For the fine-tuned model, use y_pred_tuned

In [None]:
misclassified_idx_tuned = np.where(y_pred_tuned != y_test)[0]
plt.figure(figsize=(15, 4))
for i, idx in enumerate(misclassified_idx_tuned[:num_to_show]):
    plt.subplot(2, 5, i+1)
    plt.imshow(x_test[idx], cmap='gray')
    plt.title(f"True: {y_test[idx]}, Pred: {y_pred_tuned[idx]}", color='red')
    plt.axis('off')
plt.suptitle('Misclassified Examples - Fine-Tuned Model')
plt.tight_layout(rect=[0, 0, 1, 0.92])
plt.show()

## 5. Summary and Conclusion

In this project, we developed and fine-tuned a fully connected neural network for classifying handwritten digits from the MNIST dataset using Keras and TensorFlow.

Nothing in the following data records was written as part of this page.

**src/rtl/ttx_pkg.sv**
```systemverilog
package ttx_pkg;
  localparam int unsigned SYS_HZ   = 27_000_000;
  localparam int unsigned FAST_HZ  = 6_937_500;
  localparam int unsigned SLOW_HZ  = 5_727_272;

  // Phase step for a given bit rate on the system clock
  function automatic int unsigned phase_step(input int unsigned rate_hz,
                                             input int unsigned acc_w);
    longint unsigned num;
    num = longint'(rate_hz) << acc_w;
    return int'(num / longint'(SYS_HZ));
  endfunction
endpackage

```
**src/rtl/ttx_rate_gen.sv**
```systemverilog
module ttx_rate_gen #(
  parameter int ACC_W = 24,
  parameter int CNT_W = 10
) (
  input  logic             clk,
  input  logic             rst_n,
  input  logic             line_en,
  input  logic             rtc_mode,
  input  logic             rate_sel,
  input  logic [CNT_W-1:0] bits_per_line,
  output logic             tick
);
  import ttx_pkg::*;
  localparam logic [ACC_W-1:0] STEP_FAST = ACC_W'(phase_step(FAST_HZ, ACC_W));
  localparam logic [ACC_W-1:0] STEP_SLOW = ACC_W'(phase_step(SLOW_HZ, ACC_W));

  logic [ACC_W-1:0] acc;
  logic [ACC_W:0]   sum;
  logic [CNT_W-1:0] cnt;
  logic             active;

  assign active = line_en && !rtc_mode && (cnt < bits_per_line);
  assign sum    = {1'b0, acc} + {1'b0, (rate_sel ? STEP_SLOW : STEP_FAST)};
  assign tick   = active && sum[ACC_W];

  always_ff @(posedge clk) begin
    if (!rst_n)       acc <= '0;
    else if (active)  acc <= sum[ACC_W-1:0];
    else              acc <= '0;
  end

  always_ff @(posedge clk) begin
    if (!rst_n || !line_en) cnt <= '0;
    else if (tick)          cnt <= cnt + 1'b1;
  end

  // the line count never passes the limit while the limit is held
  a_r5_count_bound: assert property (@(posedge clk) disable iff (!rst_n)
    ($past(line_en) && line_en && $stable(bits_per_line) && $past(cnt) <= bits_per_line)
      |-> (cnt <= bits_per_line));
endmodule

```
**src/rtl/ttx_sample_delay.sv**
```systemverilog
module ttx_sample_delay #(
  parameter int DLY_W = 4
) (
  input  logic             clk,
  input  logic             rst_n,
  input  logic             tick,
  input  logic             rtc_mode,
  input  logic [DLY_W-1:0] dly,
  input  logic             ser_in,
  output logic             req_o,
  output logic             bit_valid_o,
  output logic             bit_o
);
  localparam int TAPS = 1 << DLY_W;

  // hist[k] is high when the request was high k cycles ago
  logic [TAPS-1:0] hist;
  logic            take_now;

  assign req_o    = hist[0];
  assign take_now = hist[dly] && !rtc_mode;

  always_ff @(posedge clk) begin
    if (!rst_n || rtc_mode) hist <= '0;
    else                    hist <= {hist[TAPS-2:0], tick};
  end

  always_ff @(posedge clk) begin
    if (!rst_n) begin
      bit_valid_o <= 1'b0;
      bit_o       <= 1'b0;
    end else begin
      bit_valid_o <= take_now;
      if (take_now) bit_o <= ser_in;
    end
  end

  // request is a single-cycle pulse
  a_r2_single_cycle_req: assert property (@(posedge clk) disable iff (!rst_n)
    req_o |=> !req_o);
  // no sample follows an edge where real-time control held the pin
  a_r8_no_capture_in_rtc: assert property (@(posedge clk) disable iff (!rst_n)
    bit_valid_o |-> !$past(rtc_mode));
endmodule

```
**src/rtl/ttx_shift_buf.sv**
```systemverilog
module ttx_shift_buf #(
  parameter int BUF_W = 8
) (
  input  logic             clk,
  input  logic             rst_n,
  input  logic             rtc_mode,
  input  logic             bit_valid,
  input  logic             bit_in,
  output logic             word_valid_o,
  output logic [BUF_W-1:0] word_o
);
  localparam int N_W = $clog2(BUF_W + 1);

  logic [BUF_W-1:0] shreg;
  logic [BUF_W-1:0] shifted;
  logic [N_W-1:0]   fill;
  logic             full_now;

  assign shifted  = {bit_in, shreg[BUF_W-1:1]};
  assign full_now = bit_valid && (fill == N_W'(BUF_W - 1));

  always_ff @(posedge clk) begin
    if (!rst_n) begin
      shreg        <= '0;
      fill         <= '0;
      word_o       <= '0;
      word_valid_o <= 1'b0;
    end else begin
      word_valid_o <= 1'b0;
      if (rtc_mode) begin
        fill <= '0;
      end else if (bit_valid) begin
        shreg <= shifted;
        if (full_now) begin
          word_o       <= shifted;
          word_valid_o <= 1'b1;
          fill         <= '0;
        end else begin
          fill <= fill + 1'b1;
        end
      end
    end
  end

  // a byte completes only on the cycle after a presented bit
  a_r6_word_after_bit: assert property (@(posedge clk) disable iff (!rst_n)
    word_valid_o |-> $past(bit_valid));
endmodule

```
**src/rtl/ttx_bit_fetch.sv**
```systemverilog
module ttx_bit_fetch #(
  parameter int ACC_W = 24,
  parameter int DLY_W = 4,
  parameter int CNT_W = 10,
  parameter int BUF_W = 8
) (
  input  logic             clk,
  input  logic             rst_n,
  input  logic             line_en,
  input  logic             rate_sel,
  input  logic             rtc_mode,
  input  logic [DLY_W-1:0] dly,
  input  logic [CNT_W-1:0] bits_per_line,
  input  logic             ser_in,
  output logic             req_o,
  output logic             bit_valid_o,
  output logic             bit_o,
  output logic             word_valid_o,
  output logic [BUF_W-1:0] word_o
);
  logic bit_tick;

  ttx_rate_gen #(.ACC_W(ACC_W), .CNT_W(CNT_W)) u_rate (
    .clk(clk), .rst_n(rst_n), .line_en(line_en), .rtc_mode(rtc_mode),
    .rate_sel(rate_sel), .bits_per_line(bits_per_line), .tick(bit_tick));

  ttx_sample_delay #(.DLY_W(DLY_W)) u_delay (
    .clk(clk), .rst_n(rst_n), .tick(bit_tick), .rtc_mode(rtc_mode),
    .dly(dly), .ser_in(ser_in), .req_o(req_o),
    .bit_valid_o(bit_valid_o), .bit_o(bit_o));

  ttx_shift_buf #(.BUF_W(BUF_W)) u_buf (
    .clk(clk), .rst_n(rst_n), .rtc_mode(rtc_mode), .bit_valid(bit_valid_o),
    .bit_in(bit_o), .word_valid_o(word_valid_o), .word_o(word_o));

  // requests only follow an edge inside the line window
  a_r7_req_needs_window: assert property (@(posedge clk) disable iff (!rst_n)
    req_o |-> $past(line_en));
  // no request follows an edge where real-time control held the pin
  a_r8_no_req_in_rtc: assert property (@(posedge clk) disable iff (!rst_n)
    req_o |-> !$past(rtc_mode));
endmodule

```
**config.mk**
```make
export PLATFORM = sky130hd
export DESIGN_NAME = ttx_bit_fetch
export DESIGN_NICKNAME = d
export VERILOG_FILES = /design/src/rtl/ttx_pkg.sv /design/src/rtl/ttx_rate_gen.sv /design/src/rtl/ttx_sample_delay.sv /design/src/rtl/ttx_shift_buf.sv /design/src/rtl/ttx_bit_fetch.sv
export SDC_FILE = /design/constraint.sdc
export NUM_CORES = 1
export LEC_CHECK = 0
export ABC_CLOCK_PERIOD_IN_PS = 2200
export BUFFER_PORTS_ARGS = -buffer_cell sky130_fd_sc_hd__buf_2
export CORE_MARGIN = 2
export CORE_UTILIZATION = 50
export DETAILED_ROUTE_END_ITERATION = 10
export PLACE_DENSITY = 0.79
export SLEW_MARGIN = 10
export SYNTH_ARGS = -nofsm -noshare
export SYNTH_HDL_FRONTEND = slang
export SYNTH_SLANG_ARGS = --single-unit
```
**constraint.sdc**
```tcl
create_clock -name clk -period 2.2 [get_ports clk]
set_input_delay 0.44 -clock clk [delete_from_list [all_inputs] [get_ports clk]]
set_output_delay 0.44 -clock clk [all_outputs]
set_load 0.1 [all_outputs]
```
After elaboration in Yosys (flattened, before gate mapping)
Cells that the tools add are included.
{"block": "classes", "add_sub_neg": 3, "magnitude_cmp": 2, "eq_ne": 1, "muxes": 5, "bitwise_logic": 3, "n_reduce_logical": 15}
{"op": "adder 24 x 24 -> 25 bit", "n": 1}
{"op": "2-to-1 mux 23 bit", "n": 1}
{"op": "adder 10 x 1 -> 10 bit, second input constant", "n": 1}
{"op": "less-than comparator 10 bit", "n": 1}
{"op": "logical AND 1 bit", "n": 5}
{"op": "less-than comparator 4 x 5 -> 1 bit, second input constant", "n": 1}
{"op": "adder 4 x 1 -> 4 bit, second input constant", "n": 1}
{"op": "binary-select mux 1 bit (select 4 bit)", "n": 1}
{"op": "equality test 4 x 3 -> 1 bit, second input constant", "n": 1}
{"op": "2-to-1 mux 4 bit", "n": 1}
{"op": "AND reduction 2 bit", "n": 2}
{"op": "zero test 1 bit", "n": 3}
{"op": "inverter 1 bit", "n": 3}
{"op": "AND reduction 3 bit", "n": 1}
{"op": "OR reduction 3 bit", "n": 1}
{"op": "logical OR 1 bit", "n": 2}
{"op": "2-to-1 mux 1 bit", "n": 2}
{"op": "OR reduction 2 bit", "n": 1}
{"block": "word_totals", "regBits": 73, "input_bits": 20, "out_inout_bits": 12}

Longest topological paths before layout
{"block": "logic_depth", "ltp_word": 4, "mapped_depth": 9, "mapped_depth_nobuf": 8}

Modules after synthesis
Synthesis repeated with hierarchy kept, for this count alone.
{"block": "hier_totals", "hier_cells": 386, "area_unflattened_um2": 3707.3}
{"module": "ttx_rate_gen", "n_inst": 1, "cells_per_inst": 256, "area_per_inst_um2": 2228.4, "seq_area_each_um2": 660.6}
{"module": "ttx_shift_buf", "n_inst": 1, "cells_per_inst": 80, "area_per_inst_um2": 824.5, "seq_area_each_um2": 400.4}
{"module": "ttx_sample_delay", "n_inst": 1, "cells_per_inst": 50, "area_per_inst_um2": 654.4, "seq_area_each_um2": 360.3}

Least setup slack after synthesis
Ideal clock, no wire load.
{"block": "synth_path", "path_kind": "input-to-reg", "start": "input port rate_sel", "end": "register u_rate.acc[15]", "setup_time_ns": 0.117, "arrival_ns": 2.235, "setup_slack_ns": -0.152, "stages": 8, "path_cell_list": "ha_1 fa_1 a211oi_2 o21ai_1 a221o_1 a31oi_1 xor2_1 nor2_1"}
{"block": "synth_via", "elab_chain_len": 2}
{"element": "start, declared", "line_no": "ttx_bit_fetch.sv:10", "text": "input logic rate_sel,"}
{"element": "2-to-1 mux 23 bit", "line_no": "ttx_rate_gen.sv:23", "text": "assign sum = {1'b0, acc} + {1'b0, (rate_sel ? STEP_SLOW : STEP_FAST)};"}
{"element": "adder 24 x 24 -> 25 bit", "line_no": "ttx_rate_gen.sv:23"}
{"element": "end signal, assigned", "line_no": "ttx_rate_gen.sv:28", "text": "else if (active) acc <= sum[ACC_W-1:0];"}
{"element": "end, declared", "line_no": "ttx_rate_gen.sv:17", "text": "logic [ACC_W-1:0] acc;"}
No other way between the ends.
A chain may end at the register's enable or synchronous reset.

Final worst setup path
{"block": "layout_path", "start": "input port rate_sel", "end": "register u_rate.acc[23]"}
Same word-level chain as after synthesis.

==> flow_summary.yaml <==
placed_design:
  dp_slack_ns: -0.4738
  placed_cells: 548
  gp_congestion: 0.8885
  hpwl_um: 5607
  port_buffers: 31
timing:
  worst_pin_slew_ns: 0.7544
  hold_viol: 0
  rsz0062_at_grt: "true"
  clock-skew-final_ns: 0.01308
  relSlewSlack: 0.4968
  setup_slack_ns: 0.03403
  holdWs_ns: 0.3349
  period_minus_slack_ns: 2.166
  timing.final.crit_share: 0.9845
  slew_violations: 0
  max_freq_ghz: 0.4617
  final-setup-viol-count: 0
yosys:
  yosysSeqAreaShare: 0.3837
  synthTopCellsByArea: "dfxtp_1 (38%), ha_1 (8.1%), mux2i_1 (5.7%)"
  synth_top_cell_area_share: 0.3837
  ys_ff_latch: 71
  synthCells: 383
  synth-main-ff-cell: "dfxtp_1"
  yosysTopAreaCell: "dfxtp_1"
  avgSynthCellArea_um2: 9.673
  syn-cell-area_um2: 3705
  synthArstFlopShare: 0
  synth-edff-count: 0
  ys_types: 63
  syn_nets: 428
  synth_warnings: 0
layout:
  antenna-diode-count: 0
  final_layout_size_suffix_gt1_frac: 0.3206
  fill_cells: 581
  stdcell_count: 570
  syn2layout_area_growth_pct: 28.20
  nNetsFinal: 511
worst_setup_path:
  arrival_ns: 2.45
  worst-setup-path-type: "in2reg"
  crit_path_end_kind: "register"
  r2r_cells: 8
  timing.rr.start: "u_rate.acc[1]"
  start_kind: "input port"
  cp-endpoint: "u_rate.acc[23]"
  crit_fanout: 6
  rrSetupSlack_ns: 0.04
  critical_path.startpoint: "rate_sel"
  r2r_end: "u_rate.acc[23]"
  worst_ep_required_time_ns: 2.49
clocking:
  cts_tree: "done"
  cts_root_buffer: "clkbuf_8"
  h-tree-depth: 3
  clk_latency_ns: 0.36
  hold_buffers: 0
  clk_path_buf_depth: 2
  cts_sinks: 71
  path_clk_slew_ns: 0.09
  cts_buffers: 9
global_route:
  grt_pass1_vias: 3028
  grtUsageMet1: 0.2613
  grt_pass1_wl_um: 13900
  use_met2: 0.3509
  antenna_found_initial: 0
  met3_usage: 0.05448
  grt_max_degree: 19
  grt_usage: 0.2065
  grt_remaining_overflow: 0
  grt_busiest_layer: "met2"
pwr:
  vdd_drop_max_mv: 0.3443
  powerDensity_nw_per_um2: 562.2
  p_total_mw: 2.670
  p_leak_nw: 1.956
floorplanning:
  core_um2: 7214
  die_area_um2: 8114
  io_pins: 32
  initial_core_util: 0.5135
  rows: 31
  die_x_um: 90.08
  fp.dieH_um: 90.08
routing:
  drcViolationCount: 0
  drt_iter0_markers: 113
  wire_per_inst_um: 14.35
  routed_wl_um: 8181
  first_pass_iters: 4
  via_count: 3095
  ant_nets: 0
  via_per_inst: 5.430
run_status:
  status: "finished clean"
flow_run:
  cap_violations: 0
hold_path:
  hold_class: "in2reg"
==> worst min path at each step <==
stage / startpoint / endpoint / slack [ns] / cells after the start
6_report: ser_in / u_delay.bit_o / 0.33 / 3
2_1_floorplan: u_delay.hist[9] / u_delay.hist[10] / 0.42 / 1
3_5_place_dp: u_delay.hist[9] / u_delay.hist[10] / 0.44 / 1
5_1_grt: ser_in / u_delay.bit_o / 0.37 / 3
3_3_place_gp: u_delay.hist[11] / u_delay.hist[12] / 0.43 / 1
4_1_cts: ser_in / u_delay.bit_o / 0.33 / 3
==> kinds of logic after synthesis <==
family,after synthesis,share of synthesized area
simple gates,144,0.2239
fa+ha+maj,25,0.08646
xor+xnor,15,0.03546
flops,71,0.3837
mux,26,0.09118
buf+inv,26,0.03343
compound gates,76,0.1459
==> routing by layer <==
| layer | up-vias | wire, µm |
|---|---|---|
| li1 | 1530 | - |
| met4 | 0 | 137 |
| met5 | - | 0 |
| met3 | 13 | 320 |
| met1 | 1492 | 3568 |
| met2 | 60 | 4155 |
==> registers in the layout, summed over array words and instances (netlist names) <==
signal               count
u_rate.acc              23
u_delay.hist            16
u_rate.cnt              10
u_buf.word_o             8
u_buf.shreg              7
u_buf.fill               4
u_buf.word_valid_o       1
u_delay.bit_o            1
u_delay.bit_valid_o      1
==> cell usage after synthesis (2+ instances only) <==
master     n
nor4b_2    2
a211o_1    2
nor4_1     2
or3_1      2
nand2b_1  15
nor2_1    29
or2_1      2
inv_1     15
or2_2      2
ha_1      24
o31ai_1    2
and2_1    18
a31oi_1    2
o21ai_0    8
clkbuf_1   3
o21ai_1    5
a211oi_2   4
a21oi_1   26
buf_2      4
nand2_1   37
a21o_1    11
nor4_2     6
xnor2_1   10
nand3_1    6
and4_1     3
nand4_1    5
nand3b_1   3
mux4_1     4
mux2i_1   21
dfxtp_1   71
xor2_1     5
a211oi_1   3
==> per-stage QoR <==
| stage | TNS (ns) | utilization | cell area [µm²] |
|---|---|---|---|
| floorplan | -0.5432 | - | 3741 |
| global placement | -7.005 | 0.5969 | 4307 |
| detailed placement | -8.390 | 0.5969 | 4307 |
| CTS | 0 | 0.6386 | 4607 |
| global route | -0.2698 | 0.6583 | 4750 |
| finish | 0 | 0.6583 | 4750 |
==> cell usage in the layout (no fill, tap or decap), types with 3 or more instances in the layout <==
cell type	n
ha_4	6
a21oi_2	4
buf_4	44
and2_1	18
o21ai_0	6
nor2_1	29
xnor2_1	9
inv_1	14
xor2_1	5
a21o_1	11
nand2b_1	15
buf_2	30
o21ai_2	4
clkbuf_8	9
nand2_1	37
mux4_1	4
a21oi_1	22
o21ai_1	3
dfxtp_2	3
nand3b_1	3
nand3_1	6
a211oi_2	3
mux2i_1	21
ha_1	18
nor4_2	4
buf_6	6
clkinvlp_4	3
and4_1	3
dfxtp_1	68
nand4_1	5
==> worst max-delay path, stage by stage <==
cell	delay, ns
buf_4	0.11
clkinvlp_4	0.10
buf_12	0.15
fa_2	0.42
a211oi_4	0.26
o21ai_2	0.13
a221oi_4	0.31
o31ai_4	0.11
a21oi_2	0.21
mux2i_1	0.20
==> cell type report <==
| type | instances | area, µm² | area share |
|---|---|---|---|
| well taps | 99 | 123.9 | 0.02608 |
| multi-input cells | 286 | 2361 | 0.4971 |
| inverters | 16 | 63.81 | 0.01344 |
| clock buffers | 9 | 123.9 | 0.02608 |
| flip-flops and latches | 71 | 1425 | 0.3001 |
| clock inverters | 7 | 63.81 | 0.01344 |
| repair buffers | 82 | 588.1 | 0.1238 |
==> report_power, final <==
group | internal [mW] | leakage, nW | switching, mW
logic | 0.173 | 1.29 | 0.181
registers | 1.30 | 0.575 | 0.0111
clock network | 0.434 | 0.0903 | 0.574
total | 1.90 | 1.96 | 0.767
==> timing repair <==
item,CTS,global route
resized for setup,10,26
gates cloned,0,0
buffers inserted,3,3
setup endpoints to repair,11,31
pin swaps,7,7
No activity file was read; power rests on OpenSTA's default activity.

We implemented a systematic approach to model development, training, and optimization.

**Key Accomplishments:**

1. Data Preparation

    - Successfully preprocessed the MNIST dataset
    - Implemented proper data normalization
    - Created appropriate training, validation, and test splits
    - Visualized sample data for better understanding

2. Initial Model Development

    - Implemented a multi-layer perceptron architecture
    - Incorporated regularization techniques (L2 and dropout)
    - Achieved baseline performance for comparison

3. Hyperparameter Optimization

    - Implemented systematic hyperparameter tuning using Keras Tuner
    - Explored various model configurations including:
    - Different network architectures (32-512 units per layer)
    - Various dropout rates (0.1-0.5)
    - Different optimizers (adam, sgd, rmsprop)
    - Different L2 regularization values

4. Performance Analysis

    - Conducted thorough comparison between original and tuned models
    - Visualized training and validation metrics
    - Analyzed prediction accuracy on test samples

**Potential Areas for Improvement:**

1. Model Architecture

    - Experiment with different network architectures
    - Consider implementing Convolutional Neural Networks (CNNs)
    - Try different activation functions

2. Training Strategy

    - Implement learning rate scheduling
    - Explore different optimization algorithms
    - Try different batch sizes and training durations

3. Data Enhancement

    - Implement data augmentation techniques
    - Explore different preprocessing methods
    - Consider using additional datasets

4. Regularization

    - Test different dropout patterns
    - Experiment with other regularization techniques
    - Implement early stopping strategies

This project provides a solid foundation for understanding and implementing deep learning workflows for image classification. By systematically exploring the areas for improvement, you can further enhance the model's performance and gain deeper insights into deep learning practices.